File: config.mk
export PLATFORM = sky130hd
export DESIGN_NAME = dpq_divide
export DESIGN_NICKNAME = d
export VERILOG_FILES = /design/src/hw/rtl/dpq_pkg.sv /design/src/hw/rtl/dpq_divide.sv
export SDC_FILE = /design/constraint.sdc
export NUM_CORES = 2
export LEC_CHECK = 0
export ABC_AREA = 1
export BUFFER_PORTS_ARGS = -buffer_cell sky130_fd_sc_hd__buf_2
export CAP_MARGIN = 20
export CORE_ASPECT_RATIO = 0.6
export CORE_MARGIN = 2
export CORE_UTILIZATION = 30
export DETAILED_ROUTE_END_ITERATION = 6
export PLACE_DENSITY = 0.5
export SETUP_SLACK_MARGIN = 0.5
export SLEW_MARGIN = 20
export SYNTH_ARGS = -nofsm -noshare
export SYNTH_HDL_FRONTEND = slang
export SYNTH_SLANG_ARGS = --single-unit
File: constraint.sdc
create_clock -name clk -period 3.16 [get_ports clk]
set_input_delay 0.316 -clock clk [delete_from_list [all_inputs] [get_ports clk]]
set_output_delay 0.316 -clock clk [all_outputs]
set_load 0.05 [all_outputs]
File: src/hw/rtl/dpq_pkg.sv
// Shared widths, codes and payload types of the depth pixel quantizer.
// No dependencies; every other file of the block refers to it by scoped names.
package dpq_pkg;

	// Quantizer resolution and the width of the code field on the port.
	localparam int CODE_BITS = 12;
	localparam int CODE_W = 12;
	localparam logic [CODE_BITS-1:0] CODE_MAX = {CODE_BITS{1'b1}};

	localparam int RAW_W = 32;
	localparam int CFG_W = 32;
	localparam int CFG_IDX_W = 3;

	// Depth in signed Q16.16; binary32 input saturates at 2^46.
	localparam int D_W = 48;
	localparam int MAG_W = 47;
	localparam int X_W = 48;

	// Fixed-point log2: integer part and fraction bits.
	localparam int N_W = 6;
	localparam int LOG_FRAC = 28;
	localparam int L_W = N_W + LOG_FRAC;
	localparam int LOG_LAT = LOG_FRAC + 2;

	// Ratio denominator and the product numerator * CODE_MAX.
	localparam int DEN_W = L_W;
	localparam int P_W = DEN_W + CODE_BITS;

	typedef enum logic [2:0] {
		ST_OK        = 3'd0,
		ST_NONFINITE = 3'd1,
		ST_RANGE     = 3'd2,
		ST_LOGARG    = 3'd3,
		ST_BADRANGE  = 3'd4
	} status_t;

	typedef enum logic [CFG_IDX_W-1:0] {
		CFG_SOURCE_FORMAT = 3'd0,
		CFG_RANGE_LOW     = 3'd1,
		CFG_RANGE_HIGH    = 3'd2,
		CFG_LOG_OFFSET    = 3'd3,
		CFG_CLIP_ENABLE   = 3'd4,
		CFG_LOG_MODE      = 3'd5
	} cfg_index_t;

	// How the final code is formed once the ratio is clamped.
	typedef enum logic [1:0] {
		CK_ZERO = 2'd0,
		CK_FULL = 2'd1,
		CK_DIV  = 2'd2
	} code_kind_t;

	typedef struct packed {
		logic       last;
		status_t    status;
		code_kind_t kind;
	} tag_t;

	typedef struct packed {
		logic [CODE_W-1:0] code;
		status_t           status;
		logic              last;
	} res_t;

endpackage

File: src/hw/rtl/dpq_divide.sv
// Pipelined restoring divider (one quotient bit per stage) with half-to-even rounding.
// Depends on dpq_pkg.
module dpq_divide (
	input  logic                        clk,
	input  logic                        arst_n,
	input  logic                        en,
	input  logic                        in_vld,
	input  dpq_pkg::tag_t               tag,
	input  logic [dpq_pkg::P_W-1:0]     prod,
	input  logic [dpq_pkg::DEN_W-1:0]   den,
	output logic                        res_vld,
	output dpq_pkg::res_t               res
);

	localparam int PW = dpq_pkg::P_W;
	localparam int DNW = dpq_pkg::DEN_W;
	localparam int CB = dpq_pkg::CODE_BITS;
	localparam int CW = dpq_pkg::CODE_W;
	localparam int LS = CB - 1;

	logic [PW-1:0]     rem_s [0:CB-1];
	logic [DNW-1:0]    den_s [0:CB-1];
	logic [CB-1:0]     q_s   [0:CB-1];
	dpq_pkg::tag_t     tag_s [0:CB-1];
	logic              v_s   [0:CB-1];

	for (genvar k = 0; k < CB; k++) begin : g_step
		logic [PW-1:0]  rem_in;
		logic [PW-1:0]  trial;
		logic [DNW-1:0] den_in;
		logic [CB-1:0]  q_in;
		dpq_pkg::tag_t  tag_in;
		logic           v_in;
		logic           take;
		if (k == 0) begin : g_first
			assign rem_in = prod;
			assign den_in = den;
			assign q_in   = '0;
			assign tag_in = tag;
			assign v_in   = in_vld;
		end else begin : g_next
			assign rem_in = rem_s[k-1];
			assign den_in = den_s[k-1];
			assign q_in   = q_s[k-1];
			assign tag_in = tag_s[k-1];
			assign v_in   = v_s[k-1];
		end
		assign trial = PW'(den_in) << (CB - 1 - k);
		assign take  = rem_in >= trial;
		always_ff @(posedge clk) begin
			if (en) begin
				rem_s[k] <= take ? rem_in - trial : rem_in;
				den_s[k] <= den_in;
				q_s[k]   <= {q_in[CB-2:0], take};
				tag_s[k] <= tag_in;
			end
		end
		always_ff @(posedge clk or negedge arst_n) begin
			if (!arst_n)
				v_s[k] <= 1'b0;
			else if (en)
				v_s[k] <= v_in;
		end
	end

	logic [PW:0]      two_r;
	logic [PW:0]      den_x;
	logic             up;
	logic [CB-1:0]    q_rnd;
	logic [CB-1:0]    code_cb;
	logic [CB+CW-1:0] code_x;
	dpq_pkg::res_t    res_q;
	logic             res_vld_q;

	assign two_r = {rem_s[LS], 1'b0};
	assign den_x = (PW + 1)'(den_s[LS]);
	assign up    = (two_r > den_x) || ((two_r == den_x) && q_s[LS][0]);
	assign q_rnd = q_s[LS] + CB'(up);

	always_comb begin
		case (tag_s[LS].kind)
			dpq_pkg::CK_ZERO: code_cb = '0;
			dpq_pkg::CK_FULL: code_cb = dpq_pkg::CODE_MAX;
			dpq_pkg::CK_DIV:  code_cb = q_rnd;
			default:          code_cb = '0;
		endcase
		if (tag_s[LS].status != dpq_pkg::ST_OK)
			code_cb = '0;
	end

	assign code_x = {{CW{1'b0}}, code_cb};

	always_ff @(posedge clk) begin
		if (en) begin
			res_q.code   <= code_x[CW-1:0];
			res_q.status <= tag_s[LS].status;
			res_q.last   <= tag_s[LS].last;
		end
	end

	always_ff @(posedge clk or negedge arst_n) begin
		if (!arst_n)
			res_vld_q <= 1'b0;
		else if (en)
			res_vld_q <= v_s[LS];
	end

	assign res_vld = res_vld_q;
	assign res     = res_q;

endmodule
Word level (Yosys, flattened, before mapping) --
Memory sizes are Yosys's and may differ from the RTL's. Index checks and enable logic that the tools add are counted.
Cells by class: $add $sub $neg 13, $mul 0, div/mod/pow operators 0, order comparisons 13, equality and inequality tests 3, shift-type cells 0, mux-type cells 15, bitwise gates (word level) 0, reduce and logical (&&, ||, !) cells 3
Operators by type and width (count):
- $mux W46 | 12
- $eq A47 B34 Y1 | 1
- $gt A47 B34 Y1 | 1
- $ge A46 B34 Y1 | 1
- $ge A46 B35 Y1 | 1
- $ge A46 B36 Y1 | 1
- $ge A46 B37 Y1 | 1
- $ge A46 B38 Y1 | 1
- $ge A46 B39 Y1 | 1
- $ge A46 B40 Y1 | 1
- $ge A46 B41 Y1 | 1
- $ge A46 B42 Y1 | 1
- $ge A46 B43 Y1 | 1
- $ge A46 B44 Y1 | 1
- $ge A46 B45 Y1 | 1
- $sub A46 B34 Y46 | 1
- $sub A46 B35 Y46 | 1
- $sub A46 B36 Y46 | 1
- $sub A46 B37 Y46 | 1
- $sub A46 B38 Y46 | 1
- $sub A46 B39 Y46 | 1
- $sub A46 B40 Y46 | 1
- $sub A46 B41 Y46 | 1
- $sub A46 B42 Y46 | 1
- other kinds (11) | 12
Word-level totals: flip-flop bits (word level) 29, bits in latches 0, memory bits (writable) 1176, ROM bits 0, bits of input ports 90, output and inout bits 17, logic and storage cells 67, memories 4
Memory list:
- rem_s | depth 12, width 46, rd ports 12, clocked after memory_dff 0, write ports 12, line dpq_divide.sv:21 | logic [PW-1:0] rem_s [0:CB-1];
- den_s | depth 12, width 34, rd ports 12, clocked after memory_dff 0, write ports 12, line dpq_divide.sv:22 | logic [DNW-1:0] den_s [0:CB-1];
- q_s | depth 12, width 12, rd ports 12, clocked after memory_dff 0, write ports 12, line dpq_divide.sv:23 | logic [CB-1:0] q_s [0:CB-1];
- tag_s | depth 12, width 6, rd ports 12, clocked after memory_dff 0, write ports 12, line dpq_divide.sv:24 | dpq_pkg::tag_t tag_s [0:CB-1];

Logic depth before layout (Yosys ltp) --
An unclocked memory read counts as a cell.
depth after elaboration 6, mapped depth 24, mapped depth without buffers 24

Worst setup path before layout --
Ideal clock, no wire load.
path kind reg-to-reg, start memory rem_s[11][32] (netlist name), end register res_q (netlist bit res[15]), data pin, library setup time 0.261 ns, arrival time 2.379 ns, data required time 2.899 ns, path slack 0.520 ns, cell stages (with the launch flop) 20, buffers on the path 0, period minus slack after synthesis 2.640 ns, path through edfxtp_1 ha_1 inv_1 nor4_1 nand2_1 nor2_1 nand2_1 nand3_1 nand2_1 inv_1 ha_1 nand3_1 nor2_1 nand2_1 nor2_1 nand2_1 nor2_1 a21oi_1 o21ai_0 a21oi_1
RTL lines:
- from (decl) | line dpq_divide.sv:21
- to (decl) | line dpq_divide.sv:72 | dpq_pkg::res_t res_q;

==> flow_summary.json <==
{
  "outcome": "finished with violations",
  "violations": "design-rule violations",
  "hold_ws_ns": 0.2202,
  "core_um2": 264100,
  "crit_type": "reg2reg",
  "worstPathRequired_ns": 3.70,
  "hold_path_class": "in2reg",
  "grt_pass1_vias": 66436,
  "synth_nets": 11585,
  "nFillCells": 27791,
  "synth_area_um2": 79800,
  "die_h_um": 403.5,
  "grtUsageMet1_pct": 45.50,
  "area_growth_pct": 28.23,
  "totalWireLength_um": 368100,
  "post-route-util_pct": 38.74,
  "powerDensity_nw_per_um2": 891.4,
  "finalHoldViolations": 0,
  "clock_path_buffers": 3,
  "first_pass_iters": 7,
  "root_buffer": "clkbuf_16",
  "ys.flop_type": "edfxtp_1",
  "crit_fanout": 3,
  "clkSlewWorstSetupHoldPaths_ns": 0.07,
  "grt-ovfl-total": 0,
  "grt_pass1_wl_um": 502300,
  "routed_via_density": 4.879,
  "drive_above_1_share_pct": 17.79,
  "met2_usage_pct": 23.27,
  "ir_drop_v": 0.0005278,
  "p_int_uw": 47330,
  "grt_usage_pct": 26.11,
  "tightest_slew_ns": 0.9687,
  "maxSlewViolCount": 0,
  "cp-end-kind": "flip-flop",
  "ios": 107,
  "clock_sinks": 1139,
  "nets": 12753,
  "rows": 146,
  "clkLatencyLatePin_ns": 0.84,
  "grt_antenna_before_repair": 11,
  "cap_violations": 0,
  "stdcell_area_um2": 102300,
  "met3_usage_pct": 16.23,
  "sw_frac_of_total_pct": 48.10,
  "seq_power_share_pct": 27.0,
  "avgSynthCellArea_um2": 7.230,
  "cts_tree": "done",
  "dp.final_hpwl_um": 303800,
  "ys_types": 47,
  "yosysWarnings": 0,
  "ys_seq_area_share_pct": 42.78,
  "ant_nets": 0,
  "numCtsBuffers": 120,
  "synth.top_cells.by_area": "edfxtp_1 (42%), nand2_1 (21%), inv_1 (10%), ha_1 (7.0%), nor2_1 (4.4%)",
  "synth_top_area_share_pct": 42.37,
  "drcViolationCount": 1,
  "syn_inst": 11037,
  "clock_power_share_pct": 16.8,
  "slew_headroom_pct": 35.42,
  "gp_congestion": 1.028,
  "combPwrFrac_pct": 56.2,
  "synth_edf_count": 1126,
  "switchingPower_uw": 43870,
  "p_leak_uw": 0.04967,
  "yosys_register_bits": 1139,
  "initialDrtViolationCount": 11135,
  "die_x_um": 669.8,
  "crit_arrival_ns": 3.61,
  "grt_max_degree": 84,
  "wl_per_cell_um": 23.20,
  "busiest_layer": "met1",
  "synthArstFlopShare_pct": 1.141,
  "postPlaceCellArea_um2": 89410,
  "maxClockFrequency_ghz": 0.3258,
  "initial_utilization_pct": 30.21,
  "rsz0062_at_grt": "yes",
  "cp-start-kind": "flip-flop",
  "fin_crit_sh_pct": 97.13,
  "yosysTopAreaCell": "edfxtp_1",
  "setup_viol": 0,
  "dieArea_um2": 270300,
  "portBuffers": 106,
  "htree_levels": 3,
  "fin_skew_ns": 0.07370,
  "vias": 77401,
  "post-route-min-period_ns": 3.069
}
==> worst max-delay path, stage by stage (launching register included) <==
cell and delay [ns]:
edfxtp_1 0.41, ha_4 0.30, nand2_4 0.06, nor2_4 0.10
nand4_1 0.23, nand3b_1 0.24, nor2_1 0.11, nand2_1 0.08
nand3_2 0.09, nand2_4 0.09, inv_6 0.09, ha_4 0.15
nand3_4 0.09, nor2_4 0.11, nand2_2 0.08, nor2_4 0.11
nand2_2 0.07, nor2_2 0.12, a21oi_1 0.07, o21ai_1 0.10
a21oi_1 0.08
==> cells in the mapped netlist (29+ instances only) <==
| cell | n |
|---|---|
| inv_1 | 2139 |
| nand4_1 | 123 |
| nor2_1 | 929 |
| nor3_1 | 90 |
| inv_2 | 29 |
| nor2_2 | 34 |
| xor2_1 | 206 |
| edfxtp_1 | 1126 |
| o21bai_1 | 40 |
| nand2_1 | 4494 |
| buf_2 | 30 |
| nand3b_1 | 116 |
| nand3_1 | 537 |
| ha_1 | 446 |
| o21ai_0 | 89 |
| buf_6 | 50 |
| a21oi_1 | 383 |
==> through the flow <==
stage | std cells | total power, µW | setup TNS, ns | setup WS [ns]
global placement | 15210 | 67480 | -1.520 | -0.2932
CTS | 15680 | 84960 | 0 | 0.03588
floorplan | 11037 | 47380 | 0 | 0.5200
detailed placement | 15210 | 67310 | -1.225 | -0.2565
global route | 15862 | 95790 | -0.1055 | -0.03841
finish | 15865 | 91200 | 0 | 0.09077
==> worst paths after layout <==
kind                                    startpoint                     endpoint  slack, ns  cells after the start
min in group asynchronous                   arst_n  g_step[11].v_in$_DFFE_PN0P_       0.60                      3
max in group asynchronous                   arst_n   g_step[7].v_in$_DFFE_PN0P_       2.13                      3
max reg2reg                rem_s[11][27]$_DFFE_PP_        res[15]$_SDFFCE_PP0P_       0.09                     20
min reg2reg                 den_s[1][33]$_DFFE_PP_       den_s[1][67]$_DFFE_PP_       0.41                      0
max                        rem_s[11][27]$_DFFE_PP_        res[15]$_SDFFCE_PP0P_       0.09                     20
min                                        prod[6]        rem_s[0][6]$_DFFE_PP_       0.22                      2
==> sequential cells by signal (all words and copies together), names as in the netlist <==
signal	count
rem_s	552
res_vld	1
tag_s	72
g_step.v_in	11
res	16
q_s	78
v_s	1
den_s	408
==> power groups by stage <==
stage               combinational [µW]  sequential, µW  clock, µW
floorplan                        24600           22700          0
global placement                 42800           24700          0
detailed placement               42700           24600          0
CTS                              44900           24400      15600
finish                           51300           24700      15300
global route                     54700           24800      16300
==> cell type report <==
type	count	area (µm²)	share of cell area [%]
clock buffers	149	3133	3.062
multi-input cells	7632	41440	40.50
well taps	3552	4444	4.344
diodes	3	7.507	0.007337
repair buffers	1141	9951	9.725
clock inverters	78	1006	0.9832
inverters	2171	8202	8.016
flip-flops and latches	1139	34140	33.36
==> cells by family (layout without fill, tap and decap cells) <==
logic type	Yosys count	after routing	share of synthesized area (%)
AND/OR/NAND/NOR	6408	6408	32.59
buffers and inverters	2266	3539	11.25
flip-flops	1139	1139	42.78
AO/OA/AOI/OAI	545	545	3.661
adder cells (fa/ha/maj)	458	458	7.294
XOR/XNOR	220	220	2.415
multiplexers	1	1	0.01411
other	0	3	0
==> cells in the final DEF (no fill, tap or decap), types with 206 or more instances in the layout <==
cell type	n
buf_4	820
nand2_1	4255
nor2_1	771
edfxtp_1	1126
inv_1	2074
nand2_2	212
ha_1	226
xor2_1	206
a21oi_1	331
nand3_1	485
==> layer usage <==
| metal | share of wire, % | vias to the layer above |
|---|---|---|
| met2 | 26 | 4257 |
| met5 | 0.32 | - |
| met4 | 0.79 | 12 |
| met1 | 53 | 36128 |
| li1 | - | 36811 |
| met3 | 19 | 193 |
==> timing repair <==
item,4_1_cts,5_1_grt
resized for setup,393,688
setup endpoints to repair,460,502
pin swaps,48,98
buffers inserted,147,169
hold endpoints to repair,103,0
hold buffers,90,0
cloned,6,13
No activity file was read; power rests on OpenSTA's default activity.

————

## TASK
Scan the records above for the string "flip", and copy every line where it turns up.

## YOUR RESPONSE
Word-level totals: flip-flop bits (word level) 29, bits in latches 0, memory bits (writable) 1176, ROM bits 0, bits of input ports 90, output and inout bits 17, logic and storage cells 67, memories 4
  "cp-end-kind": "flip-flop",
  "cp-start-kind": "flip-flop",
flip-flops and latches	1139	34140	33.36
flip-flops	1139	1139	42.78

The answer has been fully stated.